Disruption of thyroid hormone homeostasis in Ugt1a-deficient Gunn rats by microsomal enzyme inducers is not due to enhanced thyroxine glucuronidation

Microsomal enzyme inducers (MEI) that increase UDP-glucuronosyltransferases (UGTs) are thought to increase glucuronidation of thyroxine (T4), thus reducing serum T4, and subsequently increasing thyroid stimulating hormone (TSH).
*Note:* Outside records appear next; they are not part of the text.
$ cat config.mk
export PLATFORM = sky130hd
export DESIGN_NAME = nearest_palette_color_mapper
export DESIGN_NICKNAME = d
export VERILOG_FILES = /design/src/hw/rtl/npcm_pkg.sv /design/src/hw/rtl/nearest_palette_color_mapper.sv /design/src/hw/rtl/npcm_ram.sv /design/src/hw/rtl/npcm_ctrl.sv /design/src/hw/rtl/npcm_datapath.sv
export SDC_FILE = /design/constraint.sdc
export NUM_CORES = 1
export LEC_CHECK = 0
export ABC_CLOCK_PERIOD_IN_PS = 8100
export BUFFER_PORTS_ARGS = -buffer_cell sky130_fd_sc_hd__buf_4
export CORE_MARGIN = 2
export CORE_UTILIZATION = 58
export CTS_BUF_LIST = sky130_fd_sc_hd__clkbuf_4 sky130_fd_sc_hd__clkbuf_8 sky130_fd_sc_hd__clkbuf_16
export DETAILED_ROUTE_END_ITERATION = 10
export PLACE_DENSITY = 0.74
export SLEW_MARGIN = 30
export SYNTH_ARGS = -nofsm -noshare
export SYNTH_HDL_FRONTEND = slang
export SYNTH_SLANG_ARGS = --single-unit
$ cat constraint.sdc
create_clock -name clk -period 8.1 [get_ports clk]
set_input_delay 0.81 -clock clk [delete_from_list [all_inputs] [get_ports clk]]
set_output_delay 0.81 -clock clk [all_outputs]
set_load 0.005 [all_outputs]
$ cat src/hw/rtl/npcm_pkg.sv
`timescale 1ns / 1ps
// ----------------------------------------------------------------------------
// npcm_pkg
// shared constants, codes and controller/datapath interface types for the
// nearest palette color mapper
// ----------------------------------------------------------------------------
package npcm_pkg;

	localparam int PALETTE_DEPTH = 16;
	localparam int IDX_W         = $clog2(PALETTE_DEPTH);
	localparam int CNT_W         = $clog2(PALETTE_DEPTH + 1);
	localparam int COLOR_W       = 24;
	localparam int SQ_W          = 16;
	localparam int DIST_W        = 18;
	localparam int USED_W        = 5;

	typedef enum logic [1:0] {
		OP_LOAD  = 2'd0,
		OP_MAP   = 2'd1,
		OP_CLEAR = 2'd2
	} op_t;

	// controller to datapath
	typedef struct packed {
		logic             load;
		logic             clear;
		logic             start;
		logic             issue;
		logic             last;
		logic             commit;
		logic [IDX_W-1:0] rd_idx;
	} npcm_cmd_t;

	// datapath to controller
	typedef struct packed {
		logic             search_done;
		logic             out_free;
		logic [CNT_W-1:0] size_n;
	} npcm_status_t;

	// zero searches one entry, large sizes saturate at the depth
	function automatic logic [CNT_W-1:0] clamp_size(input logic [4:0] ps);
		if (ps == 5'd0)
			return CNT_W'(1);
		if (int'(ps) > PALETTE_DEPTH)
			return CNT_W'(PALETTE_DEPTH);
		return CNT_W'(ps);
	endfunction

endpackage

$ cat src/hw/rtl/nearest_palette_color_mapper.sv
`timescale 1ns / 1ps
// ----------------------------------------------------------------------------
// nearest_palette_color_mapper
// maps rgb pixels to the nearest entry of a loaded palette (squared distance)
// ----------------------------------------------------------------------------
// usage
// - input channel (in_valid / in_stall): one word carries an operation:
//   load writes pixel_red/green/blue into slot entry_index, clear drops all
//   used marks and the distinct count, map searches the palette
// - load, clear and the unused code give no result
// - a map compares one palette entry per cycle (one ram read port feeding a
//   distance pipeline); after the search the controller drains the pipeline,
//   then commits the result word to the output register and goes back to
//   idle, where the next word is taken; in_stall stays high meanwhile
// - output channel (out_valid / out_stall): one word per map with the color,
//   chosen_index (lowest on ties), first_use and distinct_used
// - the output register frees the input side: the next word is taken while
//   a result still waits; a stalled result holds and a later map waits in
//   its commit step until the register frees up
// - config channel (cfg_valid / cfg_ready): palette_size, always ready,
//   write only while the block is idle
// - reset: palette_size 16, used marks and count zero, no result pending;
//   palette entries hold garbage until loaded
// ----------------------------------------------------------------------------
module nearest_palette_color_mapper (
	input  logic       clk,
	input  logic       arst_n,
	// config
	input  logic       cfg_valid,
	output logic       cfg_ready,
	input  logic [4:0] cfg_palette_size,
	// input words
	input  logic       in_valid,
	output logic       in_stall,
	input  logic [1:0] operation,
	input  logic [3:0] entry_index,
	input  logic [7:0] pixel_red,
	input  logic [7:0] pixel_green,
	input  logic [7:0] pixel_blue,
	// result words
	output logic       out_valid,
	input  logic       out_stall,
	output logic [7:0] mapped_red,
	output logic [7:0] mapped_green,
	output logic [7:0] mapped_blue,
	output logic [3:0] chosen_index,
	output logic       first_use,
	output logic [4:0] distinct_used
);
	import npcm_pkg::*;

	npcm_cmd_t    cmd;
	npcm_status_t status;

	// register is a plain flop, so writes are always taken
	assign cfg_ready = 1'b1;

	npcm_ctrl u_ctrl (
		.clk       (clk),
		.arst_n    (arst_n),
		.in_valid  (in_valid),
		.operation (operation),
		.in_stall  (in_stall),
		.cmd       (cmd),
		.status    (status)
	);

	npcm_datapath u_dp (
		.clk              (clk),
		.arst_n           (arst_n),
		.cmd              (cmd),
		.status           (status),
		.cfg_we           (cfg_valid && cfg_ready),
		.cfg_palette_size (cfg_palette_size),
		.entry_index      (entry_index),
		.pixel_red        (pixel_red),
		.pixel_green      (pixel_green),
		.pixel_blue       (pixel_blue),
		.out_valid        (out_valid),
		.out_stall        (out_stall),
		.mapped_red       (mapped_red),
		.mapped_green     (mapped_green),
		.mapped_blue      (mapped_blue),
		.chosen_index     (chosen_index),
		.first_use        (first_use),
		.distinct_used    (distinct_used)
	);

	// an accepted map holds off the next word while the search runs
	a_map_blocks: assert property (@(posedge clk) disable iff (!arst_n)
		(in_valid && !in_stall && (operation == OP_MAP)) |=> in_stall)
		else $error("map accepted but input not stalled");

	// a first use always counts, so the count cannot be zero
	a_first_counts: assert property (@(posedge clk) disable iff (!arst_n)
		(out_valid && first_use) |-> (distinct_used != 5'd0))
		else $error("first use reported with zero distinct count");

	// never more distinct entries than palette slots
	a_count_bound: assert property (@(posedge clk) disable iff (!arst_n)
		out_valid |-> (int'(distinct_used) <= PALETTE_DEPTH))
		else $error("distinct count exceeds palette depth");

	// commit only happens when the output register can take the word
	a_commit_free: assert property (@(posedge clk) disable iff (!arst_n)
		cmd.commit |-> (!out_valid || !out_stall))
		else $error("result committed over a stalled word");

endmodule

$ cat src/hw/rtl/npcm_ram.sv
`timescale 1ns / 1ps
// ----------------------------------------------------------------------------
// npcm_ram
// generic simple dual-port ram, one write port and one registered read port
// ----------------------------------------------------------------------------
module npcm_ram #(
	parameter int WIDTH = 24,
	parameter int DEPTH = 16
) (
	input  logic                     clk,
	input  logic                     we,
	input  logic [$clog2(DEPTH)-1:0] waddr,
	input  logic [WIDTH-1:0]         wdata,
	input  logic                     re,
	input  logic [$clog2(DEPTH)-1:0] raddr,
	output logic [WIDTH-1:0]         rdata
);

	logic [WIDTH-1:0] mem_q [DEPTH];

	always_ff @(posedge clk) begin
		if (we)
			mem_q[waddr] <= wdata;
		if (re)
			rdata <= mem_q[raddr];
	end

endmodule

$ cat src/hw/rtl/npcm_ctrl.sv
`timescale 1ns / 1ps
// ----------------------------------------------------------------------------
// npcm_ctrl
// sequencer: accepts words, steps the palette search, commits the result
// ----------------------------------------------------------------------------
module npcm_ctrl (
	input  logic                  clk,
	input  logic                  arst_n,
	input  logic                  in_valid,
	input  logic [1:0]            operation,
	output logic                  in_stall,
	output npcm_pkg::npcm_cmd_t    cmd,
	input  npcm_pkg::npcm_status_t status
);
	import npcm_pkg::*;

	typedef enum logic [1:0] {
		S_IDLE,
		S_SEARCH,
		S_DRAIN,
		S_COMMIT
	} state_t;

	state_t           state_q;
	logic [IDX_W-1:0] rd_idx_q;
	logic             accept;
	logic             is_last;

	assign accept  = in_valid && (state_q == S_IDLE);
	assign is_last = (CNT_W'(rd_idx_q) + CNT_W'(1)) == status.size_n;

	always_ff @(posedge clk or negedge arst_n) begin
		if (!arst_n) begin
			state_q  <= S_IDLE;
			rd_idx_q <= '0;
		end else begin
			unique case (state_q)
				S_IDLE: begin
					if (accept && (operation == OP_MAP)) begin
						state_q  <= S_SEARCH;
						rd_idx_q <= '0;
					end
				end
				S_SEARCH: begin
					if (is_last)
						state_q <= S_DRAIN;
					else
						rd_idx_q <= rd_idx_q + 1'b1;
				end
				S_DRAIN: begin
					if (status.search_done)
						state_q <= S_COMMIT;
				end
				S_COMMIT: begin
					if (status.out_free)
						state_q <= S_IDLE;
				end
			endcase
		end
	end

	always_comb begin
		cmd        = '0;
		cmd.load   = accept && (operation == OP_LOAD);
		cmd.clear  = accept && (operation == OP_CLEAR);
		cmd.start  = accept && (operation == OP_MAP);
		cmd.issue  = (state_q == S_SEARCH);
		cmd.last   = is_last;
		cmd.rd_idx = rd_idx_q;
		cmd.commit = (state_q == S_COMMIT) && status.out_free;
	end

	assign in_stall = (state_q != S_IDLE);

endmodule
Ugt1a1 and Ugt1a6 mediate T4 glucuronidation. Therefore, this experiment determined the involvement of Ugt1a enzymes in increased T4 glucuronidation, decreased serum T4, and increased TSH after MEI treatment. Male Wistar and Ugt1a-deficient Wistar (Gunn) rats were fed a control diet or diet containing pregnenolone-16α-carbonitrile (PCN; 800 ppm), 3-methylcholanthrene (3-MC; 200 ppm), or Aroclor 1254 (PCB; 100 ppm) for 7 days. Serum T4, triiodothyronine (T3), and TSH concentrations, hepatic T4/T3 glucuronidation, and thyroid histology and follicular cell proliferation were investigated. PCN, 3-MC, and PCB treatments decreased serum T4, whereas serum T3 was maintained in both Gunn and Wistar rats (except for PCB treatment). TSH was increased in Wistar and Gunn rats after PCN (130 and 277%) or PCB treatment (72 and 60%). T4 glucuronidation in Wistar rats was increased after PCN (298%), 3-MC (85%), and PCB (450%), but was extremely low in Gunn rats, and unchanged after MEI. T3 glucuronidation was increased after PCN (121%) or PCB (58%) in Wistar rats, but only PCN increased T3 glucuronidation in Gunn rats (43%). PCN treatment induced thyroid morphological changes and increased follicular cell proliferation in both strains. These data demonstrate that T4 glucuronidation cannot be increased in Ugt1a-deficient Gunn rats. Thus, the decrease in serum T4, increase in TSH, and increase in thyroid cell proliferation after MEI are not dependent on increased T4 glucuronidation, and cannot be attributed to Ugt1a enzymes.